Bigger LNG increments are due from East Africa, notably Mozambique and Tanzania. TotalEnergies’ Mozambique LNG project will commence exports by 2027, with other LNG schemes backed by international majors following soon after – notably the Rovuma LNG project involving ExxonMobil, where production may reach as high as 18m t/y when it starts up. MLNG is looking at production of more than 13m t/y.
In neighbouring Tanzania, where gas resources of at least 990m tonnes are being developed, the $30bn Lindi LNG project, backed by TotalEnergies and Norway’s Equinor, will develop gas from deep-water resources through a 10m t/y plant.
Catalysing domestic industries
All this project activity underscores an active and much more geographically diverse gas slate in Africa. And while that helps meet global supply needs – whether in Asia or Europe – it will also help to catalyse domestic industries. The International Energy Agency forecast that Africa’s undeveloped gas resources could provide an additional 66m tonnes of gas annually by 2030 for the fertiliser, steel, cement, and water desalination industries.
Meanwhile, the IGU has urged Nigeria and other gas-rich African countries to increase domestic gas to close energy access gaps, arguing they need to adopt gas locally to promote industrialisation, create jobs and expand supply chains with the production of fertilisers and petrochemicals, and develop energy-intensive industries such as cement, steel and desalination.

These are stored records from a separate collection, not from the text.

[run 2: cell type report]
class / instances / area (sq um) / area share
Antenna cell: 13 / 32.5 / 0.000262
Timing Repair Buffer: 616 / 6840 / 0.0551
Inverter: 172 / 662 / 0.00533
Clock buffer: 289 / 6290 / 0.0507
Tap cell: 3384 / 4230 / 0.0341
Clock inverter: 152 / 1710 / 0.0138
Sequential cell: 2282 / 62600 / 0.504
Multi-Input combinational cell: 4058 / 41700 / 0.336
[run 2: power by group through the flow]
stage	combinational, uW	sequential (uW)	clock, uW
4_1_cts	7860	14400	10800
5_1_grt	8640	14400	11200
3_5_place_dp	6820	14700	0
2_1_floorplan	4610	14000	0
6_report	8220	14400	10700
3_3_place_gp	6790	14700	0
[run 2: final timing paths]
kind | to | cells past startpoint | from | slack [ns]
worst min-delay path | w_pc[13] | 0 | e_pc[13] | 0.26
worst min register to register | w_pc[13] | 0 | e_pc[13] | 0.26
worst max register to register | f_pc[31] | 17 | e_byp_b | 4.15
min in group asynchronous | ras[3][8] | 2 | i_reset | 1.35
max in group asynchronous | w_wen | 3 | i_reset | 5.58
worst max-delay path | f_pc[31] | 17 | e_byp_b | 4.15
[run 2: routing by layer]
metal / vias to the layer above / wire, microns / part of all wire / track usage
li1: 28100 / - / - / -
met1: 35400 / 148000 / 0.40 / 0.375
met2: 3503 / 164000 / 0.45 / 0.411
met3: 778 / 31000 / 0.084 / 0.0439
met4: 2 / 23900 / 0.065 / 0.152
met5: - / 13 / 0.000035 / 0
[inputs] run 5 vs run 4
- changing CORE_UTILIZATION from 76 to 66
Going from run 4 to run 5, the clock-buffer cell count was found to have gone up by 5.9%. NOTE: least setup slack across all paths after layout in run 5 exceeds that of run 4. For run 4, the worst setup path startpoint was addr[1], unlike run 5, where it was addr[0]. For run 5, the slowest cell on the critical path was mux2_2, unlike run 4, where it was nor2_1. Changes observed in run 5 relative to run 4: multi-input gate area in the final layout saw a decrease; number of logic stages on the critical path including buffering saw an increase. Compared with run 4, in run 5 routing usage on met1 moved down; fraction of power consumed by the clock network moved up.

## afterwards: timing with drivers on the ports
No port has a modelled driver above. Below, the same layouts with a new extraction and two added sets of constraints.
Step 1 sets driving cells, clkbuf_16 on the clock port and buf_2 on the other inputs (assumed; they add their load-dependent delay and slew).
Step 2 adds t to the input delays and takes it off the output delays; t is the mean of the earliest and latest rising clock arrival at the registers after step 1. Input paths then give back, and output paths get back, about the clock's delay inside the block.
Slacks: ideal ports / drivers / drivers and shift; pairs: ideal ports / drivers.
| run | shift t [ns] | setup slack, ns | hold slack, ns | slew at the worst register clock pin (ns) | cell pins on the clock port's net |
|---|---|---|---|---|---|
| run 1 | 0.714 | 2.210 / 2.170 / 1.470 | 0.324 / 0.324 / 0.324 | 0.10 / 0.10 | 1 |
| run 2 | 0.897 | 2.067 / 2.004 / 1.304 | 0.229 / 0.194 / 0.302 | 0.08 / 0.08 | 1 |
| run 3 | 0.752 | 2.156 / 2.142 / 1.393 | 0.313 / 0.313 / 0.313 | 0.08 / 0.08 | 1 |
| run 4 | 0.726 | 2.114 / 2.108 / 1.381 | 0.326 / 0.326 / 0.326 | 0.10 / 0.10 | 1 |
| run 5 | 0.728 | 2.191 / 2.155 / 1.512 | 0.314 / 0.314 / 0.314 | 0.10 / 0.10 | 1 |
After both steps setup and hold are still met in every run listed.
Background: an optimization exercise with open tools, aiming at small area, a short achievable clock period and few clock cycles per item. Do not read the settings as production practice. RTL that was checked went through simulation tests only; none was proved equivalent to the original. No activity file was given, so power comes from the tool's default toggle rates.

==> flow/design.v (excerpt) <==
module cnn_top (
	input  wire         clk,
	input  wire         reset_b,
	input  wire         run,
	output logic        busy,
	output logic [11:0] in_rd_addr,
	input  wire  [15:0] in_rd_data,
	output logic [11:0] weights_rd_addr,
	input  wire  [15:0] weights_rd_data,
	output logic [28:0] out_wr
);
export LEC_CHECK = 0
export CAP_MARGIN = 20
export CORE_MARGIN = 2
export CORE_UTILIZATION = 50
export CTS_CLUSTER_DIAMETER = 80
export CTS_CLUSTER_SIZE = 24
export SLEW_MARGIN = 70
export SYNTH_HIERARCHICAL = 1
create_clock -name core_clock -period 10.0 [get_ports {clk}]
standard.sh (not shown) runs the stock make flow with config.mk's settings and CLKGATE_MAP_FILE= SYNTH_SCRIPT=/design/flow/synth_recipe.tcl, a recipe that flattens the netlist after the stock synthesis.
==> flow/flow/run.sh <==
#!/bin/bash
set -euo pipefail
cd "$(dirname "$0")/.."
export SETUP_SLACK_MARGIN=6.3
export BUFFER_PORTS_ARGS="-buffer_cell sky130_fd_sc_hd__buf_2"
bash standard.sh > flow_make.log 2>&1
The baseline produced a clean layout.
Then changed:
==> flow/run.sh (new file) <==
#!/bin/bash
# synth_recipe.tcl (not shown) runs the flow's synth.tcl, then flattens the netlist and writes it again
# the make line also repeats each setting of config.mk as NAME=value (left out here)
make -C /OpenROAD-flow-scripts/flow DESIGN_CONFIG=/design/flow/config.mk WORK_HOME=/design/flow/orfs CLKGATE_MAP_FILE= SYNTH_SCRIPT=/design/flow/synth_recipe.tcl finish
- SETUP_SLACK_MARGIN: unset -> 5
removed: flow/flow/run.sh
removed: flow/standard.sh
Worst setup slack got worse by 0.0088 ns. Routed wire length fell by 4.7%. First-iteration DRC count shrinks by 6.4%. Hold slack barely changes. Core utilization climbs by 0.36 points. Total power decreases by 2.7%. Maximum frequency barely changes. Clock-buffer cell count is lower by 4.
Then changed:
- CTS_CLUSTER_DIAMETER: 80 -> 100
- CTS_CLUSTER_SIZE: 24 -> 20
The changed run finished with timing, DRC and antenna clean.
Hold slack stays flat.
Sequential share of layout area is about the same.
Area after synthesis is unchanged.
Core utilization hardly moves.
Then changed:
==> flow/flow/run.sh (new file) <==
#!/bin/bash
set -euo pipefail
cd "$(dirname "$0")/.."
export SETUP_SLACK_MARGIN=6.6
export BUFFER_PORTS_ARGS="-buffer_cell sky130_fd_sc_hd__buf_2"
bash standard.sh > flow_make.log 2>&1
==> flow/standard.sh (new file) <==
#!/bin/bash
# synth_recipe.tcl (not shown) runs the flow's synth.tcl, then flattens the netlist and writes it again
# the make line also repeats each setting of config.mk as NAME=value (left out here)
make -C /OpenROAD-flow-scripts/flow DESIGN_CONFIG=/design/flow/config.mk WORK_HOME=/design/flow/orfs CLKGATE_MAP_FILE= SYNTH_SCRIPT=/design/flow/synth_recipe.tcl "${@:-finish}"
- CTS_CLUSTER_DIAMETER: 100 -> 80
- CTS_CLUSTER_SIZE: 20 -> 24
- SETUP_SLACK_MARGIN: 5 -> unset
removed: flow/run.sh
Critical path depth stays the same.
Global-route usage rises by 1.8 points.
Clock skew falls by 0.0071 ns.
Total power rises by 3.1%.
Routed wire length rises by 6.2%.
Via count rises by 2.8%.
Non-clock buffer count rises by 82.
Sequential share of layout area falls by 0.79 points.
Sequential cell count stays the same.
Cell count rises by 2.4%.
No functional check of the RTL was part of any run of this note.

========
Another version of the RTL of cnn_top (not shown whole).
Size: ~580 flip-flops, ~89 I/O pins, roughly 0.032 mm^2 of cells after synthesis.
export LEC_CHECK = 0
export CAP_MARGIN = 20
export CORE_MARGIN = 2
export CORE_UTILIZATION = 70
export CTS_CLUSTER_DIAMETER = 80
export CTS_CLUSTER_SIZE = 24
export SLEW_MARGIN = 70
export SYNTH_HIERARCHICAL = 1
create_clock -name core_clock -period 10.0 [get_ports {clk}]
==> flow/flow/run.sh <==
#!/bin/bash
set -euo pipefail
cd "$(dirname "$0")/.."
export SETUP_SLACK_MARGIN=6.8
export BUFFER_PORTS_ARGS="-buffer_cell sky130_fd_sc_hd__buf_2"
bash standard.sh > flow_make.log 2>&1
Testbench counts at the start, summed over its fixed seeds: cycles 144,886, items 32,549.
Then changed:
--- a/flow/config.mk
+++ b/flow/config.mk
@@ -9,3 +9,3 @@
 export CORE_MARGIN = 2
-export CORE_UTILIZATION = 70
+export CORE_UTILIZATION = 60
 export CTS_CLUSTER_DIAMETER = 80
What happened: Routed wire length fell by a few percent; global-route usage fell by 6.2 points; register-to-register slack is better by 0.06 ns; maximum frequency rose slightly.

========
cnn_top again, from the RTL that the note above started with.
Settings: LEC_CHECK=0, ABC_CLOCK_PERIOD_IN_PS=3000, CAP_MARGIN=20, CORE_MARGIN=2, CORE_UTILIZATION=60, CTS_CLUSTER_DIAMETER=80, CTS_CLUSTER_SIZE=24, SLEW_MARGIN=70, SYNTH_HIERARCHICAL=1; clock period 10.0 ns.
Scripts as last shown in full above: flow/flow/run.sh
Testbench counts at the start, summed over its fixed seeds: cycles 144,886, items 32,549.
==> next run, changes <==
--- a/flow/config.mk
+++ b/flow/config.mk
@@ -8 +7,0 @@
-export ABC_CLOCK_PERIOD_IN_PS = 3000
@@ -11 +10 @@
-export CORE_UTILIZATION = 60
+export CORE_UTILIZATION = 50
What happened: Core utilization decreases by 9.5 points; register-to-register slack degrades by 0.07 ns; sequential power hardly moves; worst setup slack loses 0.035 ns; cell count went up by a few percent; synthesized area stays the same; combinational power rose by roughly a tenth; critical path depth increases by 5.
==> next run, changes <==
--- a/flow/config.mk
+++ b/flow/config.mk
@@ -13 +13 @@
-export SLEW_MARGIN = 70
+export SLEW_MARGIN = 20
Total power is lower by about 1.2%; flip-flop and latch count is unchanged; via count is lower by 1.0%; wire length stays flat; area after synthesis does not change; setup slack degrades by 0.078 ns; design area is lower by 1.4%; die area stays the same; count of clock-buffer cells in the layout is lower by 2.

========
Another version of the RTL of cnn_top (not shown whole).
export LEC_CHECK = 0
export CAP_MARGIN = 20
export CORE_MARGIN = 2
export CORE_UTILIZATION = 50
export SLEW_MARGIN = 70
export SYNTH_HIERARCHICAL = 1
create_clock -name core_clock -period 10.0 [get_ports {clk}]
==> flow/flow/run.sh <==
#!/bin/bash
set -euo pipefail
cd "$(dirname "$0")/.."
export SETUP_SLACK_MARGIN=7.5
bash standard.sh > flow_make.log 2>&1
Rerun with:
==> flow/run.sh (new file) <==
#!/bin/bash
# synth_recipe.tcl (not shown) runs the flow's synth.tcl, then flattens the netlist and writes it again
# the make line also repeats each setting of config.mk as NAME=value (left out here)
make -C /OpenROAD-flow-scripts/flow DESIGN_CONFIG=/design/flow/config.mk WORK_HOME=/design/flow/orfs CLKGATE_MAP_FILE= SYNTH_SCRIPT=/design/flow/synth_recipe.tcl finish
- CTS_CLUSTER_DIAMETER: unset -> 100
- CTS_CLUSTER_SIZE: unset -> 20
- SETUP_SLACK_MARGIN: unset -> 5
removed: flow/flow/run.sh
removed: flow/standard.sh
What happened:
- worst setup slack loses 340 ps
- utilization shrinks by 5.6 points
- clock skew fell by 38 ps
- power fell by roughly a tenth
- cell count went down by a few percent
- die area is unchanged
- routed wire length goes down by a little under a tenth
- worst hold slack improved by 4.9 ps
- non-clock buffer count shrinks by 119
- design area fell by roughly a tenth
Function was not checked in any run of this note: the RTL went through the layout flow alone.

========
== job 4092 ==
Starting RTL as in the previous note.
Design cnn_top, start of the top module:
module cnn_top (
	input  wire         clk,
	input  wire         reset_b,
	input  wire         run,
	output logic        busy,
	output logic [11:0] in_rd_addr,
	input  wire  [15:0] in_rd_data,
	output logic [11:0] weights_rd_addr,
	input  wire  [15:0] weights_rd_data,
	output logic [28:0] out_wr
);
clock: 10.0 ns
lec_check: 0
cap_margin: 20
core_margin: 2
core_utilization: 50
slew_margin: 70
synth_hierarchical: 1
==> flow/flow/run.sh <==
#!/bin/bash
set -euo pipefail
cd "$(dirname "$0")/.."
export SETUP_SLACK_MARGIN=6.5
bash standard.sh > flow_make.log 2>&1
Both conditions hold for job 4092: the flow ran to the end and the final layout passed the timing, DRC and antenna checks.
Input-level comparison between job 8087 and job 4092:
==> flow/flow/run.sh <==
#!/bin/bash
set -euo pipefail
cd "$(dirname "$0")/.."
export SETUP_SLACK_MARGIN=7.0
bash standard.sh > flow_make.log 2>&1
### Flow results
Job 4092 has a lower design area than job 8087. Job 4092 and job 8087 ended up with roughly the same worst slack after detailed placement. The worst setup path endpoint comes out u_eng.q55 in one run and u_eng.q36 in the other, namely in job 8087 and job 4092 respectively. Looking at final layout net count, job 8087 sits 2.1% above job 4092. Taking job 8087 over job 4092, the non-clock buffer count ratio works out to 1.4. Comparing job 8087 and job 4092, the lower proportion of power drawn by the clock network was measured on job 4092. Diff job 8087 and job 4092: final-layout worst hold slack lower in job 4092. Compared with job 4092, job 8087 shows a lower global-route wire length before repair.
Setup changes, job 8087 to job 1407
- SETUP_SLACK_MARGIN: unset -> 5
- CORE_UTILIZATION: 50 -> 65
==> flow/run.sh (new file) <==
#!/bin/bash
# synth_recipe.tcl (not shown) runs the flow's synth.tcl, then flattens the netlist and writes it again
# the make line also repeats each setting of config.mk as NAME=value (left out here)
make -C /OpenROAD-flow-scripts/flow DESIGN_CONFIG=/design/flow/config.mk WORK_HOME=/design/flow/orfs CLKGATE_MAP_FILE= SYNTH_SCRIPT=/design/flow/synth_recipe.tcl finish
removed: flow/flow/run.sh
removed: flow/standard.sh
==> results.txt <==
Measured against each other, job 1407 and job 8087 differ in area of the multi-input gates, the higher figure coming from job 8087.
Going from job 8087 to job 1407, the instance count on the critical path was found to have gone down by 5.
On job 1407: non-clock buffer count is 138 lower than what job 8087 gave.
Startpoint of the worst setup timing path = ldph[3]: job 1407; startpoint of the worst setup timing path = kw[3][2]: job 8087
In the flow results for job 1407 and job 8087, the final area is larger on job 8087.
The leading cell type in the layout, fill and taps excluded comes out nand2_1 in one run and fa_1 in the other, namely in job 8087 and job 1407 respectively.
Number of clock-tree buffers in the layout (lower): job 1407
Job 1407 and job 8087 ended up with nearly the same synthesized area per cell.
Per the comparison of job 1407 with job 8087, hold slack was more or less identical, maximum number of buffers from clock root to sink flat.
Area overhead of the layout relative to synthesis: job 1407 lower than job 8087
The run with more setup slack is job 8087; job 1407 has less.
diff inputs: job 1407 => job 3788
- swapping 65 for 50 in CORE_UTILIZATION
- putting ABC_AREA at 1 where nothing was set
==> comparison <==
Against job 1407 as the reference, job 3788 delivers a higher simple-gate share of the synthesized area.
Of job 3788 and job 1407, the run reporting the higher later-pin clock latency in the skew report was job 3788.
Final cell count: job 3788 vs job 1407 up 672
Cmp job 3788 vs job 1407: layout overhead on the synthesized area lower in job 3788
Diff job 1407 -> job 3788: timing-limited maximum frequency shows a reduction of about 1.3%; part of the power in combinational logic shows an increase of 0.7 points; sequential fraction of total cell area shows a reduction of 1.2 points.
Diff job 3788 and job 1407: post-synthesis share of cell area spent on full adders, half adders and majority gates lower in job 3788
No functional check of the RTL was part of any run of this note.

what the ideal ports hide:
The results above use ideal ports. As a check the final layouts listed here were re-extracted and re-timed, cells and wires unchanged.
Step 1, drivers: a clkbuf_16 drives clk and a buf_2 each remaining input, both assumed.
Step 2 times the ports against the registers' clock, not the clock port: input delays grow and output delays shrink by t, the midpoint of the rising clock arrivals with the driver on.
a / b / c = ideal ports / drivers / drivers and shift; a / b = the first two.
run	t (ns)	slack for setup (ns)	worst slew at a driven data input, ns	pins driven straight from the clock port
the first run of note 1	0.649	6.372 / 6.372 / 6.372	0.10	1
the second run of note 1	0.703	6.364 / 6.364 / 6.364	0.09	1
the third run of note 1	0.649	6.324 / 6.324 / 6.324	0.10	1
the fourth run of note 1	0.649	6.533 / 6.533 / 6.533	0.10	1
the first run of note 2	0.635	6.878 / 6.818 / 6.878	0.06	1
the second run of note 2	0.627	6.910 / 6.847 / 6.865	0.09	1
the first run of note 3	0.627	6.910 / 6.847 / 6.865	0.09	1
the second run of note 3	0.650	6.874 / 6.811 / 6.832	0.08	1
the third run of note 3	0.651	6.796 / 6.796 / 6.709	0.07	1
the first run of note 4	0.674	6.595 / 6.595 / 6.595	0.07	1
the second run of note 4	0.635	6.255 / 6.193 / 6.449	0.08	1
job 4092	0.669	6.534 / 6.492 / 6.525	0.07	1
job 8087	0.696	6.617 / 6.617 / 6.483	0.09	1
job 1407	0.670	6.216 / 6.159 / 6.365	0.08	1
job 3788	0.704	6.165 / 6.100 / 6.356	0.06	1
After both steps every run listed still meets setup and hold. The setup slack of job 8087, which loses most, moves by 0.000 ns with the drivers and by -0.134 ns with both steps.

Then there is the need to address the continent’s electricity gap. As the AFDB’s Adesina has noted, more gas is needed to balance out the electricity supply given the intermittent nature of renewables. Gas and renewables can work in tandem.
“Africa has the highest level of energy poverty in the world,” Adesina said. “My interest is how Africa uses natural gas as part of its energy mix to provide electricity for 600m people today that don’t have access to electricity.”
Given that about 900m Africans are also in need of clean cooking, gas is poised to play a vital role in curbing energy poverty in Africa, just as it helps to provide new supply sources to customers situated much further afield.